* Exercise description *
Show every line of the data where the word "recovery" can be found.

*** Opening Exercise data ***

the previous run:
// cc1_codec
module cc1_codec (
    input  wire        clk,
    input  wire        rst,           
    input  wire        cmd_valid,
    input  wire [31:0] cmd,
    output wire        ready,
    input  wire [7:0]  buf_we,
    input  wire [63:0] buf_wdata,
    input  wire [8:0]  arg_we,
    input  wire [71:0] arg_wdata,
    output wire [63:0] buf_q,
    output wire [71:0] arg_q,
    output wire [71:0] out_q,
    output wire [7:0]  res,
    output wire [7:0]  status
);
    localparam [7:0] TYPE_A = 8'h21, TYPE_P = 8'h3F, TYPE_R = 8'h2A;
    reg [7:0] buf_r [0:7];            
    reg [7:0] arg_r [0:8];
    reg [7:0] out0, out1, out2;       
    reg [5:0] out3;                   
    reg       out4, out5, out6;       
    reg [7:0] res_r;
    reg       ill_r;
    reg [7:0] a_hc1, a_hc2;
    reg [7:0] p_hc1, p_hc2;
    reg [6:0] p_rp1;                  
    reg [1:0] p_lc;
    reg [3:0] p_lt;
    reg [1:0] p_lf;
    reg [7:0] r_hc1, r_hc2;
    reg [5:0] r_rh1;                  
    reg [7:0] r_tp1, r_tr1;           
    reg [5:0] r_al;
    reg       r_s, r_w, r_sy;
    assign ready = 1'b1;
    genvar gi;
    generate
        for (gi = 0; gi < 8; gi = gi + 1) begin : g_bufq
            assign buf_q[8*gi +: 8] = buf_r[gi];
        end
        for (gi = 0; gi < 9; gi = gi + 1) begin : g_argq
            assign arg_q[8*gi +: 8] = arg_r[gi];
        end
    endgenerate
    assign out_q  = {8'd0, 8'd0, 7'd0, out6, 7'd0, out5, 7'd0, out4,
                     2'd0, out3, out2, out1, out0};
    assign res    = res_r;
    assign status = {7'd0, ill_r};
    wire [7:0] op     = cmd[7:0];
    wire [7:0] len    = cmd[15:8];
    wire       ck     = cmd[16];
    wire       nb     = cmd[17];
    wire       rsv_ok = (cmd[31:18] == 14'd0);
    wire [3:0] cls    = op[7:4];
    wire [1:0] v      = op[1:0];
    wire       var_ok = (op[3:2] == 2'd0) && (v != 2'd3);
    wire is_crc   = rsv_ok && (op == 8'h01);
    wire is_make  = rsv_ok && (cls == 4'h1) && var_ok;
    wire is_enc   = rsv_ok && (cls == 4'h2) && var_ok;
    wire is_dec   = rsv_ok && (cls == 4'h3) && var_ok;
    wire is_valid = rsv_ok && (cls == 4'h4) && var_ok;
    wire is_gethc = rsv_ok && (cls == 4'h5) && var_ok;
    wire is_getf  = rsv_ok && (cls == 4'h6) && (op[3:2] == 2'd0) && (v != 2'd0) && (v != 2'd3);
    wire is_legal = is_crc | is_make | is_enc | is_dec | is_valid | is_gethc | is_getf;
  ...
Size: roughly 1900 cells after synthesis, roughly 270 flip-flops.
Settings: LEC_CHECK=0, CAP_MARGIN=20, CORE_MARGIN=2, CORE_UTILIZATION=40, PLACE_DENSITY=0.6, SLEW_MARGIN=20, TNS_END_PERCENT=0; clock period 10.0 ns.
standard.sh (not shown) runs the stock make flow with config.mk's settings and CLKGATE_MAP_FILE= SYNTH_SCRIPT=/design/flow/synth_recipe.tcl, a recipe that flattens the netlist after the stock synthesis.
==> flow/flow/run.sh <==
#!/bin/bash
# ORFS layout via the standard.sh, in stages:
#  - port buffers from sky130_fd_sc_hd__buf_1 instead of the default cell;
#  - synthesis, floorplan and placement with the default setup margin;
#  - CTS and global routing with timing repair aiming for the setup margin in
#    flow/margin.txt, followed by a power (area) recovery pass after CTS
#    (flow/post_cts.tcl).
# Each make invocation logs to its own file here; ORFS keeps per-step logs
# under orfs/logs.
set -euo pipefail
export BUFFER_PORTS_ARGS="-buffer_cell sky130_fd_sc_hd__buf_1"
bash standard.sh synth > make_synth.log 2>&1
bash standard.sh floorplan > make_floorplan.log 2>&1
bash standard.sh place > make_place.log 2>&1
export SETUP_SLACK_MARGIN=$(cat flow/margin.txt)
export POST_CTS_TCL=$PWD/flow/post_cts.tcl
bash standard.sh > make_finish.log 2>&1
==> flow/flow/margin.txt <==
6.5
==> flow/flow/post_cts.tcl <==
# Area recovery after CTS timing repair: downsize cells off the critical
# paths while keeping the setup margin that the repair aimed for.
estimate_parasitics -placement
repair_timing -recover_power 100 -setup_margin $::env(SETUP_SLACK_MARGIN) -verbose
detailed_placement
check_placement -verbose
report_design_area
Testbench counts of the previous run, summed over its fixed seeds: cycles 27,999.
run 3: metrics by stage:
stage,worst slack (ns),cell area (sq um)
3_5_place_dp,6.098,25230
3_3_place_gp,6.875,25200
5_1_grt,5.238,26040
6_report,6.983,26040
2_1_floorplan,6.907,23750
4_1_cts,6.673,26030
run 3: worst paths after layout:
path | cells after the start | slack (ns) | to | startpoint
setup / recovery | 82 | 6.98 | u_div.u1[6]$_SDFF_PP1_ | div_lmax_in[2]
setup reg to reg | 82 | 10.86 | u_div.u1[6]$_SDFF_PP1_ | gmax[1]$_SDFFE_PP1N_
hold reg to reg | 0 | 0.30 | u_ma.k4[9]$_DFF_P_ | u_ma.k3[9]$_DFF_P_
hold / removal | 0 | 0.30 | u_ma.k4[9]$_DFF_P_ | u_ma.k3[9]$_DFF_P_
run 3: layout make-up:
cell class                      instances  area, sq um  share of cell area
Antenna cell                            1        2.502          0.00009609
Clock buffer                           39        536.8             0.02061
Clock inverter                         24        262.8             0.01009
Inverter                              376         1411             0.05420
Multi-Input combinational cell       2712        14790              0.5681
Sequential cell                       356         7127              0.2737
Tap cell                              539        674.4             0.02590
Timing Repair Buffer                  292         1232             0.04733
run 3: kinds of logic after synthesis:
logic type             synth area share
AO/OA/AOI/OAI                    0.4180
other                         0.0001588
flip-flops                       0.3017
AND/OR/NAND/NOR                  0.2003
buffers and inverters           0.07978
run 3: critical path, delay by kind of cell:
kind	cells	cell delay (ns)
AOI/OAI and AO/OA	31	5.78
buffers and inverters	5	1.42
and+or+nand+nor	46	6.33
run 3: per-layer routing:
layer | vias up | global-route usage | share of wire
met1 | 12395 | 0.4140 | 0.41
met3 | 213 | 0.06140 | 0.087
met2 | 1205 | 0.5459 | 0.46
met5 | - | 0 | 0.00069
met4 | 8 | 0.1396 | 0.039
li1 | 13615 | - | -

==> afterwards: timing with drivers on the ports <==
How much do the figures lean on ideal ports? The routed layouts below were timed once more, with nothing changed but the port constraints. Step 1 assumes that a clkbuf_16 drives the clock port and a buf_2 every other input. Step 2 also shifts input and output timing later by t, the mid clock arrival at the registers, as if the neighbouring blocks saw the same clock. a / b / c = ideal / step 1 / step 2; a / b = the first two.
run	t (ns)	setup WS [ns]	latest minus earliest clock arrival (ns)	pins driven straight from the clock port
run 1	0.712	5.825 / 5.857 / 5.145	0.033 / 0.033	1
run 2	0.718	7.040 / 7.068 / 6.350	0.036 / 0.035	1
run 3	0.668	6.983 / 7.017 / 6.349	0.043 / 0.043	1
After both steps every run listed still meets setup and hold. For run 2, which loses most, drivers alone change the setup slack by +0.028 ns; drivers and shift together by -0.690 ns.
Context: an optimization exercise on an open-source flow, tuned for small area and a short achievable clock period. The choices shown serve that exercise and are no tape-out recipe.
At most, simulation tests tie the RTL to the original design; equivalence was not proved.
Power and IR drop assume default switching activity.

Setup of run 1:
// kps_core
module kps_core #(
    parameter [7:0]  SENTINEL        = 8'hA5,
    parameter [3:0]  P_POS           = 4'b1001,
    parameter [3:0]  P_NEG           = 4'b0110,
    parameter [16:0] INIT_TICKS_FAST = 17'd50,
    parameter [16:0] INIT_TICKS_SLOW = 17'd1000
) (
    input  wire        clk,
    input  wire        rst,           
    input  wire        rx_valid,
    input  wire [39:0] rx_frame,
    output wire        rx_ready,
    input  wire        tick_fast,
    input  wire        tick_slow,
    output wire [3:0]  legs,
    output reg         tx_valid,
    output wire [39:0] tx_frame
);
    localparam [9:0]  DEF_FAST = INIT_TICKS_FAST * 10;
    localparam [13:0] DEF_SLOW = INIT_TICKS_SLOW / 10;
    reg        rdy;                   
    reg        op_start, op_rb_f, op_rb_s;
    reg        sel_f, sel_s, tx_ch;   
    reg        set_f, set_s;          
    reg [9:0]  per_f;
    reg [13:0] per_s;
    reg [7:0]  flg_f, flg_s;
    reg        run_mode;
    reg        ph_nz;                 
    reg        stop_req;
    reg        pos, neg;              
    reg        arm_f, arm_s;
    reg [9:1]  cnt_f;                 
    reg [3:0]  pre_s;                 
    reg [13:0] cnt_s;                 
    assign rx_ready = rdy;
    assign legs     = {pos, neg, neg, pos};
    assign tx_frame = {({8{sel_f}} & flg_f) | ({8{sel_s}} & flg_s),
                       2'b00,
                       ({4{sel_s}} & per_s[13:10]),
                       ({10{sel_f}} & per_f) | ({10{sel_s}} & per_s[9:0]),
                       7'h20, tx_ch, SENTINEL};
    wire [3:0]  rx_op  = rx_frame[15:12];
    wire        rx_ch  = rx_frame[8];
    wire [15:0] rx_val = rx_frame[31:16];
    wire        take   = rdy && rx_valid && rx_frame[7:0] == SENTINEL;
    wire        tk     = take && !rst;
    wire        we_f   = take && rx_op == 4'h1 && !rx_ch;
    wire        we_s   = take && rx_op == 4'h1 &&  rx_ch;
    wire        rx_stp = take && rx_op == 4'h3;
    function gt_const;
  ...
Size: about 84 flip-flops, about 91 I/O pins, about 0.0045 mm2 of cells after synthesis.
export LEC_CHECK = 0
export ABC_AREA = 1
export CAP_MARGIN = 20
export CORE_MARGIN = 2
export CORE_UTILIZATION = 40
export CTS_BUF_LIST = sky130_fd_sc_hd__clkbuf_8
export SETUP_SLACK_MARGIN = 5
export SLEW_MARGIN = 20
export TNS_END_PERCENT = 100
create_clock -name core_clock -period 8.0 [get_ports {clk}]
standard.sh (not shown) runs the stock make flow with config.mk's settings and CLKGATE_MAP_FILE= SYNTH_SCRIPT=/design/flow/synth_recipe.tcl, a recipe that flattens the netlist after the stock synthesis.
==> flow/flow/run.sh <==
#!/bin/bash
# Standard ORFS layout (the standard.sh) with the standard synthesis; the
# port buffers use buf_1 instead of the delay cell buffer_ports picks by
# default (every port still gets its own buffer).
set -euo pipefail
bash standard.sh synth > synth.log 2>&1
bash standard.sh "BUFFER_PORTS_ARGS=-buffer_cell sky130_fd_sc_hd__buf_1"  REMOVE_ABC_BUFFERS=1 finish > finish.log 2>&1
--- input diff run 1..run 2 ---
- changing CORE_UTILIZATION from 40 to 60
-- flow/flow/run.sh --
<<< run 1, line 5
set -euo pipefail
bash standard.sh synth > synth.log 2>&1
bash standard.sh "BUFFER_PORTS_ARGS=-buffer_cell sky130_fd_sc_hd__buf_1"  REMOVE_ABC_BUFFERS=1 finish > finish.log 2>&1
>>> run 2, line 5
set -euo pipefail
bash standard.sh synth > synth.log 2>&1
bash standard.sh "BUFFER_PORTS_ARGS=-buffer_cell sky130_fd_sc_hd__buf_1"  finish > finish.log 2>&1
Results
Between run 2 and run 1, worst setup slack is higher for run 1, run 2 comes in under that. Run 2 vs run 1, endpoint of the most critical setup path: tx_frame[33] vs tx_frame[20]. Diff run 2 and run 1: met1 usage higher in run 2. Proportion of final cell area spent on non-clock buffers, run 2 and run 1, higher one = run 2.
[inputs] run 3 vs run 2
- CORE_UTILIZATION: 60 -> 40
-- flow/flow/run.sh --
<<< run 2, line 5
set -euo pipefail
bash standard.sh synth > synth.log 2>&1
bash standard.sh "BUFFER_PORTS_ARGS=-buffer_cell sky130_fd_sc_hd__buf_1"  finish > finish.log 2>&1
>>> run 3, line 5
set -euo pipefail
bash standard.sh synth > synth.log 2>&1
bash standard.sh "BUFFER_PORTS_ARGS=-buffer_cell sky130_fd_sc_hd__buf_1"  SETUP_SLACK_MARGIN=5.25 finish > finish.log 2>&1
Results
- Relative to run 2, run 3 improves setup slack of the most critical reg-to-reg path.
- Run 3 — final instance area about 3.4% higher, run 2 as reference
- Compared with run 2, number of cells after detailed placement in run 3 increased by a few percent.
> inputs changed (run 3 -> run 4)
- removing ABC_AREA (formerly 1)
- changing SETUP_SLACK_MARGIN from 5 to 4.0
-- flow/flow/run.sh --
<<< run 3, line 5
set -euo pipefail
bash standard.sh synth > synth.log 2>&1
bash standard.sh "BUFFER_PORTS_ARGS=-buffer_cell sky130_fd_sc_hd__buf_1"  SETUP_SLACK_MARGIN=5.25 finish > finish.log 2>&1
>>> run 4, line 5
set -euo pipefail
bash standard.sh synth > synth.log 2>&1
bash standard.sh "BUFFER_PORTS_ARGS=-buffer_cell sky130_fd_sc_hd__buf_1"  finish > finish.log 2>&1
Findings:
Diff run 3 -> run 4: synthesized-area fraction occupied by xor and xnor cells +1.5 points, biggest fanout along the worst timing path +12.
Against run 3, first-pass GRT wire length in run 4 fell by more than 10%.
Leakage dissipation down about 23% in run 4 wrt run 3
Area taken by flip-flops and latches (run 4 vs. run 3) decreases slightly

* * *

## v6
kps_core, a different RTL version from the one above (not shown whole).
For scale: roughly 87 flip-flops, roughly 91 I/O pins, ~0.0051 mm^2 of cells after synthesis.
Settings: LEC_CHECK=0, ABC_AREA=1, CAP_MARGIN=20, CORE_MARGIN=2, CORE_UTILIZATION=40, SETUP_SLACK_MARGIN=5, SLEW_MARGIN=20, TNS_END_PERCENT=100; clock period 8.0 ns.
run.sh (not shown) runs the stock make flow with config.mk's settings and CLKGATE_MAP_FILE= SYNTH_SCRIPT=/design/flow/synth_recipe.tcl, a recipe that flattens the netlist after the stock synthesis.
Stock flow here: none of the scripts above is used.
Setup changes, v6 to v7
# v6
export LEC_CHECK = 0
export ABC_AREA = 1
export CAP_MARGIN = 20
export CORE_MARGIN = 2
export CORE_UTILIZATION = 40
export SETUP_SLACK_MARGIN = 5
export SLEW_MARGIN = 20
export TNS_END_PERCENT = 100
create_clock -name core_clock -period 8.0 [get_ports {clk}]
# v7
export LEC_CHECK = 0
export CAP_MARGIN = 20
export CORE_MARGIN = 2
export CORE_UTILIZATION = 40
export SETUP_SLACK_MARGIN = 5
export SLEW_MARGIN = 20
export TNS_END_PERCENT = 100
create_clock -name core_clock -period 8.0 [get_ports {clk}]
### Flow results
Run comparison: v7 termination of the worst setup path per_f[0]$_DFFE_PP_; v6 termination of the worst setup path tx_frame[37]. v7 ends up with a pre-CTS setup slack that is 530 ps lower than in v6. Delta (v7 minus v6): critical path depth higher, instance count after placement with tap cells included -28%.
No functional check of the RTL was part of any run of this note.

* * *

== build 4 ==
Another version of the RTL of kps_core (not shown whole).
Size in the first run: ~460 cells after synthesis, roughly 91 I/O pins.
// kps_core
module kps_core #(
    parameter [7:0]  SENTINEL        = 8'hA5,
    parameter [3:0]  P_POS           = 4'b1001,
    parameter [3:0]  P_NEG           = 4'b0110,
    parameter [16:0] INIT_TICKS_FAST = 17'd50,
    parameter [16:0] INIT_TICKS_SLOW = 17'd1000
) (
    input  wire        clk,
    input  wire        rst,           
    input  wire        rx_valid,
    input  wire [39:0] rx_frame,
    output wire        rx_ready,
    input  wire        tick_fast,
    input  wire        tick_slow,
    output wire [3:0]  legs,
    output reg         tx_valid,
    output wire [39:0] tx_frame
);
Settings: LEC_CHECK=0, ABC_CLOCK_PERIOD_IN_PS=1500, CAP_MARGIN=20, CORE_MARGIN=2, CORE_UTILIZATION=40, SETUP_SLACK_MARGIN=5, SLEW_MARGIN=20, TNS_END_PERCENT=100; clock period 8.0 ns.
Build 4 completed; timing, DRC and antenna clean
Setup changes, build 4 to build 39
- ABC_CLOCK_PERIOD_IN_PS: 1500 -> unset
Findings:
Synthesized area: build 39 vs build 4 identical
Diff build 39..build 4 | count of buffers from port buffering | unchanged
~same number of global-route vias before repair in build 39 and build 4
For build 85, these inputs were changed with respect to build 39:
- clearing TNS_END_PERCENT, which used to be 100
- clearing SETUP_SLACK_MARGIN, which used to be 5
Notes after the runs:
- The lower portion of total power attributed to combinational logic of build 39 and build 85 is in build 85.
- Going from build 39 to build 85, count of plain and timing-repair buffers fell 58, total power rose about 1.3%, depth of the worst register-to-register path rose 4, part of the cycle the worst path needs rose 16 points, count of cells resized by post-cts repair fell 188.
- Diff build 39 -> build 85 | clock group share of total power | increase of 1.7 points
- clkdlybuf4s50_1 as the leading cell type in the layout, fill and taps excluded was reported by build 85, and edfxtp_1 by build 39.
- Taking build 39 as the reference point, the layout overhead on the synthesized area of build 85 falls by 18 points.
- Compared with build 39, build 85 degrades register-to-register slack.
- Higher global-route wire length before repair among build 39 and build 85: build 39
No run of this note included a check of the RTL's function; only the layout flow was run.

* * *

kps_core with an RTL version that a note above also has.
Size in the first run: about 520 cells after synthesis, about 84 flip-flops, ~91 I/O pins.
==> flow/design.v (excerpt) <==
module kps_core #(
    parameter [7:0]  SENTINEL        = 8'hA5,
    parameter [3:0]  P_POS           = 4'b1001,
    parameter [3:0]  P_NEG           = 4'b0110,
    parameter [16:0] INIT_TICKS_FAST = 17'd50,
    parameter [16:0] INIT_TICKS_SLOW = 17'd1000
) (
    input  wire        clk,
    input  wire        rst,           
    input  wire        rx_valid,
    input  wire [39:0] rx_frame,
    output wire        rx_ready,
    input  wire        tick_fast,
    input  wire        tick_slow,
    output wire [3:0]  legs,
    output reg         tx_valid,
    output wire [39:0] tx_frame
);
==> flow/config.mk <==
export PLATFORM = sky130hd
export DESIGN_NAME = kps_core
export DESIGN_NICKNAME = kps_core
export VERILOG_FILES = /design/flow/design.v
export SDC_FILE = /design/flow/constraint.sdc
export NUM_CORES = 4
export LEC_CHECK = 0
export ABC_AREA = 1
export CAP_MARGIN = 0
export CORE_MARGIN = 2
export CORE_UTILIZATION = 40
export CTS_BUF_LIST = sky130_fd_sc_hd__clkbuf_8
export SETUP_SLACK_MARGIN = 5
export SLEW_MARGIN = 0
export TNS_END_PERCENT = 100
==> flow/constraint.sdc <==
create_clock -name core_clock -period 8.0 [get_ports {clk}]
set_input_delay 1.6000 -clock core_clock [delete_from_list [all_inputs] [get_ports {clk}]]
set_output_delay 1.6000 -clock core_clock [all_outputs]
set_load 0.01 [all_outputs]
standard.sh (not shown) runs the stock make flow with config.mk's settings and CLKGATE_MAP_FILE= SYNTH_SCRIPT=/design/flow/synth_recipe.tcl, a recipe that flattens the netlist after the stock synthesis.
==> flow/flow/run.sh <==
#!/bin/bash
# Standard ORFS layout (the standard.sh) with the standard synthesis; the
# port buffers use buf_1 instead of the delay cell buffer_ports picks by
# default (every port still gets its own buffer).
set -euo pipefail
bash standard.sh synth > synth.log 2>&1
bash standard.sh "BUFFER_PORTS_ARGS=-buffer_cell sky130_fd_sc_hd__buf_1"  finish > finish.log 2>&1
==> next run, changes <==
--- a/flow/config.mk
+++ b/flow/config.mk
@@ -6,10 +6,9 @@
 export NUM_CORES = 4
 export LEC_CHECK = 0
-export ABC_AREA = 1
-export CAP_MARGIN = 0
+export CAP_MARGIN = 20
 export CORE_MARGIN = 2
 export CORE_UTILIZATION = 40
 export CTS_BUF_LIST = sky130_fd_sc_hd__clkbuf_8
 export SETUP_SLACK_MARGIN = 5
-export SLEW_MARGIN = 0
+export SLEW_MARGIN = 20
 export TNS_END_PERCENT = 100
Effect: Worst setup slack got worse by 0.11 ns. Cell area drops slightly. Utilization went up by 2.2 points. Hold slack is worse by 0.013 ns. Wire length fell by a few percent.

*** Closing Exercise data ***

* Task solution *
#    flow/margin.txt, followed by a power (area) recovery pass after CTS
# Area recovery after CTS timing repair: downsize cells off the critical
setup / recovery | 82 | 6.98 | u_div.u1[6]$_SDFF_PP1_ | div_lmax_in[2]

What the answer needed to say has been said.